2

In Python, I am trying to split a string until an occurence of an integer, the first occurence of integer will be included, rest will not.

Example strings that I will have are shown below:

SOME STRING (IT WILL ALWAYS END WITH PARANTHESIS) 2 3 ---
SOME OTHER STRING (PARANTHESIS AGAIN) 5 --- 3
AND SOME OTHER (AGAIN) 2 1 4

And the outputs that I need for these examples are going to be:

SOME STRING (IT WILL ALWAYS END WITH PARANTHESIS) 2
SOME OTHER STRING (PARANTHESIS AGAIN) 5
AND SOME OTHER (AGAIN) 2

Structure of all input strings will be in this format. Any help will be appreciated. Thank you in advance.

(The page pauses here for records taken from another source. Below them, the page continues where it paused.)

## src/core/lcd_consts.svh

```systemverilog
// constants for the lcd frame timing and sleep control ends
// assumes one 40 MHz clock shared by host end and device end
// How it works
// character height is parameter plus one
// host forces height zero in graphics
// visible line span is bytes minus one
// bytes past visible span go blank
// host bounds span and blank surplus
// scan line lasts total length plus one
// host keeps total length at least span plus four
// frame holds lines parameter plus one
// host makes lines parameter odd when dual
// virtual width built low byte then high
// sleep waits a blank frame, then halts
// sleep blanks columns, drops row drivers
// row disable falls one to two frames later
// sleep keeps parameters and memory outputs
// setup with first byte only wakes device
// bus released while asleep
// setup command restarts timing, display off, wakes
// panel select bit picks single or dual
// setup bytes fill parameters in fixed order
`ifndef LCD_CONSTS_SVH
`define LCD_CONSTS_SVH
`define LCD_CMD_SETUP      8'h01
`define LCD_CMD_SLEEP      8'h02
`define LCD_CMD_DISPLAY_ON_CMD    8'h03
`define LCD_WS_BIT         3
`define LCD_CR_MAX         8'hef
`define LCD_LAST_PARAM     4'h8
`define LCD_DONE_PARAM     4'h9
`define LCD_TCR_MARGIN     9'h004
`define LCD_SURPLUS_BYTES  16'h0008
`define LCD_RST_FY         4'h0
`define LCD_RST_CR         8'h00
`define LCD_RST_TCR        8'h04
`define LCD_RST_LF         8'h00
`define LCD_RST_AP         16'h0001
`define LCD_HREG_CMD       3'h0
`define LCD_HREG_FMT       3'h1
`define LCD_HREG_CR        3'h2
`define LCD_HREG_TCR       3'h3
`define LCD_HREG_LF        3'h4
`define LCD_HREG_APL       3'h5
`define LCD_HREG_APH       3'h6
`define LCD_HREG_STAT      3'h7
`define LCD_FMT_GFX_BIT    4
`define LCD_FMT_DUAL_BIT   5
`endif

```

## src/core/lcd_pkg.sv

```systemverilog
// types shared by the host end and the device end
// assumes lcd_consts.svh for all numbers
package lcd_pkg;
  typedef enum logic [1:0] {
    LD_AWAKE  = 2'b00,
    LD_DRAIN  = 2'b01,
    LD_BLANK  = 2'b10,
    LD_ASLEEP = 2'b11
  } lcd_dstate_e;
  typedef enum logic [2:0] {
    LK_SETUP  = 3'b000,
    LK_WAKE   = 3'b001,
    LK_SLEEP  = 3'b010,
    LK_DISPON = 3'b011,
    LK_READ   = 3'b100
  } lcd_kind_e;
  typedef enum logic [1:0] {
    LH_IDLE = 2'b00,
    LH_SEND = 2'b01,
    LH_RD   = 2'b10,
    LH_RDW  = 2'b11
  } lcd_hstate_e;
endpackage : lcd_pkg

```

## src/core/lcd_if.sv

```systemverilog
// parallel command/parameter bus between host and lcd device
// read data lines carry an active-low output enable, no tristate here
`timescale 1ns/100ps
interface lcd_if;
  logic       wr;
  logic       a0;
  logic [7:0] wdata;
  logic       rd;
  logic [7:0] rdata;
  logic       rdata_oe_n;
  modport dev (input wr, a0, wdata, rd, output rdata, rdata_oe_n);
  modport host (output wr, a0, wdata, rd, input rdata, rdata_oe_n);
endinterface : lcd_if

```

## src/core/lcd_dev.sv

```systemverilog
// lcd device end: setup parameters, scan timing, sleep entry and exit
// assumes host keeps its own programming limits; pixel bytes from pix_byte_i
`timescale 1ns/100ps
`include "lcd_consts.svh"
module lcd_dev (
  input  wire logic        clk_i,
  input  wire logic        reset_n_i,
  lcd_if.dev               bus,
  input  wire logic [7:0]  pix_byte_i,
  output logic      [7:0]  col_byte_o,
  output logic             line_start_o,
  output logic             frame_start_o,
  output logic             row_driver_disable_n_o,
  output logic             osc_run_o,
  output logic      [15:0] mem_addr_o,
  output logic             dual_panel_o,
  output logic             display_on_cmd_o,
  output logic      [3:0]  char_height_param_o,
  output logic      [7:0]  visible_span_o,
  output logic      [7:0]  total_line_length_o,
  output logic      [7:0]  frame_lines_o,
  output logic      [15:0] virtual_width_span_o
);
  import lcd_pkg::*;

  lcd_dstate_e state;
  logic [3:0]  pidx;
  logic [3:0]  char_row;
  logic [15:0] line_base;
  logic [7:0]  col;
  logic        line_end;
  logic        frame_end;
  logic        cmd_wr;
  logic        dat_wr;
  logic        setup_cmd;
  logic        sleep_cmd;
  logic        dispon_cmd;
  logic        visible;
  logic        blank;

  // while asleep only the setup command is heard
  assign cmd_wr     = bus.wr && bus.a0;
  assign dat_wr     = bus.wr && !bus.a0;
  assign setup_cmd  = cmd_wr && (bus.wdata == `LCD_CMD_SETUP);
  assign sleep_cmd  = cmd_wr && (bus.wdata == `LCD_CMD_SLEEP) && (state == LD_AWAKE);
  assign dispon_cmd = cmd_wr && (bus.wdata == `LCD_CMD_DISPLAY_ON_CMD) && (state == LD_AWAKE);
  assign visible    = (col <= visible_span_o);
  assign blank      = !display_on_cmd_o || (state != LD_AWAKE);

  lcd_scan_timer u_timer (
    .clk_i       (clk_i),
    .reset_n_i   (reset_n_i),
    .run_i       (state != LD_ASLEEP),
    .restart_i   (setup_cmd),
    .tcr_i       (total_line_length_o),
    .lf_i        (frame_lines_o),
    .col_o       (col),
    .line_o      (),
    .line_end_o  (line_end),
    .frame_end_o (frame_end)
  );

  // sleep sequence; setup wins over any step of it
  always_ff @(posedge clk_i or negedge reset_n_i) begin
    if (!reset_n_i) begin
      state <= LD_AWAKE;
    end else if (setup_cmd) begin
      state <= LD_AWAKE;
    end else begin
      case (state)
        LD_AWAKE: begin
          if (sleep_cmd) begin
            state <= LD_DRAIN;
          end
        end
        LD_DRAIN: begin
          if (frame_end) begin
            state <= LD_BLANK;
          end
        end
        LD_BLANK: begin
          if (frame_end) begin
            state <= LD_ASLEEP;
          end
        end
        default: begin
          state <= LD_ASLEEP;
        end
      endcase
    end
  end

  always_ff @(posedge clk_i or negedge reset_n_i) begin
    if (!reset_n_i) begin
      row_driver_disable_n_o <= 1'b1;
      osc_run_o              <= 1'b1;
    end else if (setup_cmd) begin
      row_driver_disable_n_o <= 1'b1;
      osc_run_o              <= 1'b1;
    end else if ((state == LD_BLANK) && frame_end) begin
      row_driver_disable_n_o <= 1'b0;
      osc_run_o              <= 1'b0;
    end
  end

  always_ff @(posedge clk_i or negedge reset_n_i) begin
    if (!reset_n_i) begin
      display_on_cmd_o <= 1'b0;
    end else if (setup_cmd) begin
      display_on_cmd_o <= 1'b0;
    end else if (dispon_cmd) begin
      display_on_cmd_o <= 1'b1;
    end
  end

  // parameter index: 1 after setup, stops past the last parameter
  always_ff @(posedge clk_i or negedge reset_n_i) begin
    if (!reset_n_i) begin
      pidx <= 4'h0;
    end else if (setup_cmd) begin
      pidx <= 4'h1;
    end else if (cmd_wr) begin
      pidx <= 4'h0;
    end else if (dat_wr && (pidx != 4'h0) && (pidx != `LCD_DONE_PARAM)) begin
      pidx <= pidx + 4'h1;
    end
  end

  // parameters are never touched by sleep, only by setup bytes
  always_ff @(posedge clk_i or negedge reset_n_i) begin
    if (!reset_n_i) begin
      dual_panel_o         <= 1'b0;
      char_height_param_o  <= `LCD_RST_FY;
      visible_span_o       <= `LCD_RST_CR;
      total_line_length_o  <= `LCD_RST_TCR;
      frame_lines_o        <= `LCD_RST_LF;
      virtual_width_span_o <= `LCD_RST_AP;
    end else if (dat_wr) begin
      case (pidx)
        4'h1: dual_panel_o <= bus.wdata[`LCD_WS_BIT];
        4'h3: char_height_param_o <= bus.wdata[3:0];
        4'h4: begin
          if (bus.wdata > `LCD_CR_MAX) begin
            visible_span_o <= `LCD_CR_MAX;
          end else begin
            visible_span_o <= bus.wdata;
          end
        end
        4'h5: total_line_length_o <= bus.wdata;
        4'h6: frame_lines_o <= bus.wdata;
        4'h7: virtual_width_span_o[7:0] <= bus.wdata;
        `LCD_LAST_PARAM: virtual_width_span_o[15:8] <= bus.wdata;
        default: begin
        end
      endcase
    end
  end

  // line base steps by the virtual width once per character row
  always_ff @(posedge clk_i or negedge reset_n_i) begin
    if (!reset_n_i) begin
      char_row  <= 4'h0;
      line_base <= 16'h0000;
    end else if (setup_cmd || frame_end) begin
      char_row  <= 4'h0;
      line_base <= 16'h0000;
    end else if (line_end) begin
      if (char_row >= char_height_param_o) begin
        char_row  <= 4'h0;
        line_base <= line_base + virtual_width_span_o;
      end else begin
        char_row <= char_row + 4'h1;
      end
    end
  end

  // memory address only moves while the clock runs, so sleep freezes it
  always_ff @(posedge clk_i or negedge reset_n_i) begin
    if (!reset_n_i) begin
      mem_addr_o <= 16'h0000;
    end else if ((state != LD_ASLEEP) && visible) begin
      mem_addr_o <= line_base + {8'h00, col};
    end
  end

  always_ff @(posedge clk_i or negedge reset_n_i) begin
    if (!reset_n_i) begin
      col_byte_o    <= 8'h00;
      line_start_o  <= 1'b0;
      frame_start_o <= 1'b0;
    end else begin
      col_byte_o    <= (blank || !visible) ? 8'h00 : pix_byte_i;
      line_start_o  <= line_end || setup_cmd;
      frame_start_o <= frame_end || setup_cmd;
    end
  end

  // status answer the cycle after rd; lines stay released while asleep
  always_ff @(posedge clk_i or negedge reset_n_i) begin
    if (!reset_n_i) begin
      bus.rdata      <= 8'h00;
      bus.rdata_oe_n <= 1'b1;
    end else if (bus.rd && (state != LD_ASLEEP)) begin
      bus.rdata      <= {5'h00, dual_panel_o, display_on_cmd_o, state != LD_AWAKE};
      bus.rdata_oe_n <= 1'b0;
    end else begin
      bus.rdata      <= 8'h00;
      bus.rdata_oe_n <= 1'b1;
    end
  end
endmodule : lcd_dev

```

## src/core/lcd_scan_timer.sv

```systemverilog
// byte and line counters of the scan timing generator
// assumes run low freezes every count, restart has priority
`timescale 1ns/100ps
module lcd_scan_timer (
  input  wire logic       clk_i,
  input  wire logic       reset_n_i,
  input  wire logic       run_i,
  input  wire logic       restart_i,
  input  wire logic [7:0] tcr_i,
  input  wire logic [7:0] lf_i,
  output logic      [7:0] col_o,
  output logic      [7:0] line_o,
  output logic            line_end_o,
  output logic            frame_end_o
);
  import lcd_pkg::*;

  assign line_end_o  = run_i && !restart_i && (col_o >= tcr_i);
  assign frame_end_o = line_end_o && (line_o >= lf_i);

  always_ff @(posedge clk_i or negedge reset_n_i) begin
    if (!reset_n_i) begin
      col_o <= 8'h00;
    end else if (restart_i || line_end_o) begin
      col_o <= 8'h00;
    end else if (run_i) begin
      col_o <= col_o + 8'h01;
    end
  end

  always_ff @(posedge clk_i or negedge reset_n_i) begin
    if (!reset_n_i) begin
      line_o <= 8'h00;
    end else if (restart_i || frame_end_o) begin
      line_o <= 8'h00;
    end else if (line_end_o) begin
      line_o <= line_o + 8'h01;
    end
  end
endmodule : lcd_scan_timer

```

## src/flat_wrapper.sv

```systemverilog
// flat-port wrapper written by rule: the top's interface ports become plain ports
module lcd_dev_flat import lcd_pkg::*;
  (clk_i, reset_n_i, pix_byte_i, col_byte_o, line_start_o, frame_start_o, row_driver_disable_n_o, osc_run_o, mem_addr_o, dual_panel_o, display_on_cmd_o, char_height_param_o, visible_span_o, total_line_length_o, frame_lines_o, virtual_width_span_o, bus_wr, bus_a0, bus_wdata, bus_rd, bus_rdata, bus_rdata_oe_n);
  lcd_if bus_i ();
  input  wire logic clk_i;
  input  wire logic reset_n_i;
  input  wire logic [7:0] pix_byte_i;
  output logic      [7:0] col_byte_o;
  output logic line_start_o;
  output logic frame_start_o;
  output logic row_driver_disable_n_o;
  output logic osc_run_o;
  output logic      [15:0] mem_addr_o;
  output logic dual_panel_o;
  output logic display_on_cmd_o;
  output logic      [3:0] char_height_param_o;
  output logic      [7:0] visible_span_o;
  output logic      [7:0] total_line_length_o;
  output logic      [7:0] frame_lines_o;
  output logic      [15:0] virtual_width_span_o;
  input wire logic [$bits(bus_i.wr)-1:0] bus_wr;
  input wire logic [$bits(bus_i.a0)-1:0] bus_a0;
  input wire logic [$bits(bus_i.wdata)-1:0] bus_wdata;
  input wire logic [$bits(bus_i.rd)-1:0] bus_rd;
  output wire logic [$bits(bus_i.rdata)-1:0] bus_rdata;
  output wire logic [$bits(bus_i.rdata_oe_n)-1:0] bus_rdata_oe_n;
  assign bus_i.wr = bus_wr;
  assign bus_i.a0 = bus_a0;
  assign bus_i.wdata = bus_wdata;
  assign bus_i.rd = bus_rd;
  assign bus_rdata = bus_i.rdata;
  assign bus_rdata_oe_n = bus_i.rdata_oe_n;
  lcd_dev u_core (.clk_i(clk_i), .reset_n_i(reset_n_i), .bus(bus_i), .pix_byte_i(pix_byte_i), .col_byte_o(col_byte_o), .line_start_o(line_start_o), .frame_start_o(frame_start_o), .row_driver_disable_n_o(row_driver_disable_n_o), .osc_run_o(osc_run_o), .mem_addr_o(mem_addr_o), .dual_panel_o(dual_panel_o), .display_on_cmd_o(display_on_cmd_o), .char_height_param_o(char_height_param_o), .visible_span_o(visible_span_o), .total_line_length_o(total_line_length_o), .frame_lines_o(frame_lines_o), .virtual_width_span_o(virtual_width_span_o));
endmodule
```

## config.mk

```make
export PLATFORM = sky130hd
export DESIGN_NAME = lcd_dev_flat
export DESIGN_NICKNAME = d
export VERILOG_FILES = /design/src/core/lcd_pkg.sv /design/src/core/lcd_if.sv /design/src/core/lcd_dev.sv /design/src/core/lcd_scan_timer.sv /design/src/flat_wrapper.sv
export VERILOG_INCLUDE_DIRS = /design/src /design/src/core
export SDC_FILE = /design/constraint.sdc
export NUM_CORES = 1
export LEC_CHECK = 0
export BUFFER_PORTS_ARGS = -buffer_cell sky130_fd_sc_hd__buf_2
export CAP_MARGIN = 20
export CORE_MARGIN = 2
export CORE_UTILIZATION = 45
export CTS_BUF_LIST = sky130_fd_sc_hd__clkbuf_4
export CTS_CLUSTER_SIZE = 12
export DETAILED_ROUTE_END_ITERATION = 10
export GPL_TIMING_DRIVEN = 0
export HOLD_SLACK_MARGIN = 0.15
export PLACE_DENSITY = 0.68
export SETUP_SLACK_MARGIN = 0.1
export SLEW_MARGIN = 20
export SYNTH_ARGS = -nofsm -noshare
export SYNTH_HDL_FRONTEND = slang
export SYNTH_HIERARCHICAL = 1
export SYNTH_SLANG_ARGS = --single-unit
export TNS_END_PERCENT = 30
```

## constraint.sdc

```tcl
create_clock -name clk_i -period 5.96 [get_ports clk_i]
set_input_delay 0.298 -clock clk_i [delete_from_list [all_inputs] [get_ports clk_i]]
set_output_delay 0.298 -clock clk_i [all_outputs]
set_load 0.02 [all_outputs]
```

### Word level (Yosys, flattened, before mapping)

Index checks and enable logic that the tools add are counted.

| cells by class | value |
|---|---|
| add/sub/neg operators | 6 |
| order comparisons | 5 |
| eq/ne operators | 17 |
| multiplexer cells | 26 |
| reduce and logical (&&, ||, !) cells | 41 |

Operators by type and width:

| operator | number |
|---|---|
| $mux 16 | 3 |
| $mux 8 | 6 |
| $mux 4 | 6 |
| $add 16x16->16 | 1 |
| $add 16x8->16 | 1 |
| $add 8x1->8 const B | 2 |
| $eq 4x3->1 const B | 4 |
| $eq 8x2->1 const B | 2 |
| $ge 8x8->1 | 2 |
| $reduce_and 2->1 | 8 |
| $logic_and 1x1->1 | 15 |
| $reduce_bool 2->1 | 6 |
| $ne 3x1->1 const B | 3 |
| $add 4x1->4 const B | 2 |
| $eq 8x1->1 const B | 1 |
| $gt 8x8->1 const B | 1 |
| $le 8x8->1 | 1 |
| $mux 2 | 4 |
| $pmux 2 s3 | 1 |
| $mux 1 | 5 |
| $eq 4x1->1 const B | 1 |
| $eq 4x2->1 const B | 1 |
| $eq 4x4->1 const B | 1 |
| $ge 4x4->1 | 1 |
| other kinds (11) | 17 |

| word-level totals | value |
|---|---|
| register bits | 119 |
| output and inout bits | 83 |

### Logic depth before layout (Yosys ltp)

Gate-level depths: netlist of run 1.

| logic depth | value |
|---|---|
| depth after elaboration | 9 |
| depth in mapped cells | 14 |

### Modules after synthesis

Netlist of run 1, hierarchy kept.

By module, submodules not included:

| module | times used | cells an instance | area an instance (um^2) | sequential area each (um^2) |
|---|---|---|---|---|
| lcd_dev | 1 | 532 | 5,669.2 | 2,582.5 |
| lcd_scan_timer | 1 | 153 | 1,396.3 | 400.4 |

### Worst setup path after synthesis of run 1

Ideal clock, no wire load.

| path | value |
|---|---|
| path kind | register to register |
| start point | register u_core.total_line_length_o[2] |
| end point | register u_core.line_base[15] |
| data arrival time | 2,742 ps |
| data required time | 5,881 ps |
| setup slack | 3,138 ps |
| cell stages (with the launch flop) | 12 |
| path buffers | 1 |
| cell sequence | dfstp_2 > inv_1 > ha_1 > o21ai_1 > a211o_1 > o21ba_4 > nor3_1 > clkbuf_1 > inv_1 > or3_1 > mux2i_1 > mux2i_1 |

| on the way | value |
|---|---|
| word-level cells in the longest chain between the ends | 6 |
| elaborated cells on any way between the ends | 8 |
| classes of those cells | order compare (1); mux (1); reduce/logical (6) |

Ends and longest elaborated chain:

| what | RTL line | source |
|---|---|---|
| start: declaration | lcd_dev.sv:20 | `output logic [7:0] total_line_length_o,` |
| start signal: assignment | lcd_dev.sv:135 | `` total_line_length_o <= `LCD_RST_TCR; `` |
| start signal: assignment | lcd_dev.sv:149 | `4'h5: total_line_length_o <= bus.wdata;` |
| $ge 8x8->1 * | lcd_scan_timer.sv:18 | `assign line_end_o = run_i && !restart_i && (col_o >= tcr_i);` |
| $logic_and 1x1->1 * | lcd_scan_timer.sv:18 |  |
| named net u_core.line_end | lcd_dev.sv:31 | `logic line_end;` |
| $logic_and 1x1->1 | lcd_scan_timer.sv:19 | `assign frame_end_o = line_end_o && (line_o >= lf_i);` |
| $logic_or 1x1->1 | lcd_dev.sv:164 | `end else if (setup_cmd \|\| frame_end) begin` |
| $reduce_bool 2->1 (no line) | -- |  |
| $reduce_and 2->1 (no line) | -- |  |
| end signal: assignment | lcd_dev.sv:170 | `line_base <= line_base + virtual_width_span_o;` |
| end: declaration | lcd_dev.sv:29 | `logic [15:0] line_base;` |

The timed path passes the listed nets; every way through them passes the cells marked *.
A chain may end at the register's enable or synchronous reset.

### Worst setup path after layout of run 1

| path | value |
|---|---|
| start point | input bus_wdata[4] |
| end point | register u_core.line_base[1] |

| on the way | value |
|---|---|
| word-level cells in the longest chain between the ends | 9 |
| elaborated cells on any way between the ends | 11 |
| classes of those cells | eq/ne (1); mux (1); reduce/logical (9) |

Ends and longest elaborated chain:

| what | RTL line | source |
|---|---|---|
| start: declaration | flat_wrapper.sv:23 | `input wire logic [$bits(bus_i.wdata)-1:0] bus_wdata;` |
| $eq 8x1->1 (no line) * | -- |  |
| $logic_and 1x1->1 * | lcd_dev.sv:44 | `` assign setup_cmd = cmd_wr && (bus.wdata == `LCD_CMD_SETUP); `` |
| named net u_core.setup_cmd | lcd_dev.sv:35 | `logic setup_cmd;` |
| $logic_not 1->1 * | lcd_scan_timer.sv:18 |  |
| $logic_and 1x1->1 * (2 in a row) | lcd_scan_timer.sv:18 |  |
| named net u_core.line_end | lcd_dev.sv:31 |  |
| $logic_and 1x1->1 | lcd_scan_timer.sv:19 |  |
| $logic_or 1x1->1 | lcd_dev.sv:164 |  |
| $reduce_bool 2->1 (no line) | -- |  |
| $reduce_and 2->1 (no line) | -- |  |

Marks and branches as above.

==> results of run 1 <==
## flip-flops by register name (all words and copies together) (netlist names)
register	count
u_core/line_base	16
u_core/bus.rdata_oe_n	1
u_core/frame_lines_o	8
u_core/mem_addr_o	16
u_core/frame_start_o	1
u_core/u_timer/col_o	8
u_core/pidx	4
u_core/line_start_o	1
u_core/display_on_cmd_o	1
u_core/osc_run_o	1
u_core/col_byte_o	8
u_core/visible_span_o	8
u_core/state	2
u_core/char_height_param_o	4
u_core/dual_panel_o	1
u_core/u_timer/line_o	8
u_core/total_line_length_o	8
u_core/char_row	4
u_core/virtual_width_span_o	16
u_core/bus.rdata	3
## power by group through the flow
stage	Combinational [mW]	Clock, mW	Sequential [mW]
after CTS	1.20	0.460	1.12
after global routing	1.33	0.495	1.14
after floorplan	0.726	0	1.24
final	1.20	0.442	1.12
after detailed placement	1.19	0	1.14
after global placement	1.17	0	1.13
## worst max path at each step
stage | cells past startpoint | endpoint | from
3_5_place_dp | 11 | u_core/line_base[8] | u_core/u_timer/col_o[2]
6_report | 13 | u_core/line_base[1] | bus_wdata[4]
3_3_place_gp | 12 | u_core/line_base[1] | bus_wdata[3]
4_1_cts | 11 | u_core/line_base[8] | u_core/u_timer/col_o[2]
5_1_grt | 13 | u_core/line_base[1] | bus_wdata[4]
2_1_floorplan | 11 | u_core/line_base[15] | u_core/total_line_length_o[2]
## layout by cell type, fill, tap and decap left out, types with 20 or more instances in the layout
cell      count
a21oi_1      46
buf_2       102
clkbuf_4     20
dfrtp_1     115
ha_1         58
inv_1        47
mux2_2       56
nand2_1      58
nand3_1      26
nor2_1       29
o21ai_0      30
## kinds of logic (layout without fill, tap and decap cells)
family	after synthesis	in the layout	share of synthesized area (%)
AOI/OAI and AO/OA	139	139	13.76
xor gates and xnor gates	28	28	3.471
adders and majority gates	60	60	10.84
buffers and inverters	75	214	4.693
DFF	119	119	42.22
muxes	64	64	10.06
other	1	6	0.05307
and+or+nand+nor	199	199	14.91
## per-stage QoR
stage	std cells	worst slack [ps]	utilization, %
2_1_floorplan	689	3138	-
3_3_place_gp	996	2546	51.28
3_5_place_dp	997	2560	51.50
4_1_cts	1039	2553	53.60
5_1_grt	1040	2217	53.61
6_report	1040	2525	53.61
## Yosys cell counts, drive strengths merged, types with 3 or more instances
| library cell | instances | area, µm² |
|---|---|---|
| a2111o | 4 | 45.04 |
| a211oi | 5 | 37.54 |
| a21o | 9 | 67.56 |
| a21oi | 49 | 264.0 |
| a31oi | 3 | 18.77 |
| and2 | 11 | 71.32 |
| and3 | 7 | 43.79 |
| and4 | 4 | 37.54 |
| buf | 16 | 110.1 |
| clkbuf | 10 | 37.54 |
| dfrtp | 115 | 2878 |
| dfstp | 4 | 105.1 |
| ha | 58 | 725.7 |
| inv | 48 | 180.2 |
| mux2 | 56 | 630.6 |
| mux2i | 8 | 80.08 |
| nand2 | 58 | 217.7 |
| nand2b | 7 | 58.81 |
| nand3 | 26 | 130.1 |
| nand4 | 15 | 93.84 |
| nand4b | 5 | 43.79 |
| nor2 | 31 | 131.4 |
| nor3 | 16 | 85.08 |
| nor3b | 5 | 42.54 |
| o2111ai | 4 | 35.03 |
| o211ai | 3 | 22.52 |
| o21a | 5 | 37.54 |
| o21ai | 34 | 170.2 |
| o21bai | 3 | 33.78 |
| o311ai | 4 | 65.06 |
| or3 | 6 | 37.54 |
| xnor2 | 13 | 113.9 |
| xor2 | 15 | 131.4 |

I've basically tried to split it with using spaces (" "), but it of course did not work. Then, I tried to split it with using "---" occurence, but "---" may not exist in every input, so I failed again. I also referred to this: How to split a string into a string and an integer? However, the answer suggests to split it using spaces, so it didn't help me.

codeine
  • 58
  • 6

3 Answers3

2

It's ideal case for regular expression.

import re

s = "SOME STRING (IT WILL ALWAYS END WITH PARANTHESIS) 2 3 ---"
m = re.search(r".*?[0-9]+", s)
print(m.group(0))

Explanation:

  • .* matches any number of characters
  • ? tells to not be greedy (without it it will stop in last integer)
  • [0-9]+ - matches one or more digits

It can be done without regular expressions too:

result = []
for word in s.split(" "):
    result.append(word)
    if word.isdigit(): # it returns True if string can be converted to int
        break
print(" ".join(result))
kosciej16
  • 6,294
  • 1
  • 18
  • 29
  • 2
    Are we sure the numbers are single digit? – MYousefi Nov 07 '22 at 23:28
  • Well, it works. Thank you very much. Is there any other way that I can solve this question without using regular expressions? If not, I am going to study a bit of them. – codeine Nov 07 '22 at 23:29
1

Solution without re:

lst = [
    "SOME STRING (IT WILL ALWAYS END WITH PARANTHESIS) 2 3 ---",
    "SOME OTHER STRING (PARANTHESIS AGAIN) 5 --- 3",
    "AND SOME OTHER (AGAIN) 2 1 4",
]

for item in lst:
    idx = next(idx for idx, ch in enumerate(item) if ch.isdigit())
    print(item[: idx + 1])

Prints:

SOME STRING (IT WILL ALWAYS END WITH PARANTHESIS) 2
SOME OTHER STRING (PARANTHESIS AGAIN) 5
AND SOME OTHER (AGAIN) 2
Andrej Kesely
  • 168,389
  • 15
  • 48
  • 91
0

try the following regular expression:

import re
r = re.compile('(\D*\d+).*')
r.match('SOME STRING (IT WILL ALWAYS END WITH PARANTHESIS) 2 3 -').groups()[0]
==> 'SOME STRING (IT WILL ALWAYS END WITH PARANTHESIS) 2'
Alberto Garcia
  • 324
  • 1
  • 11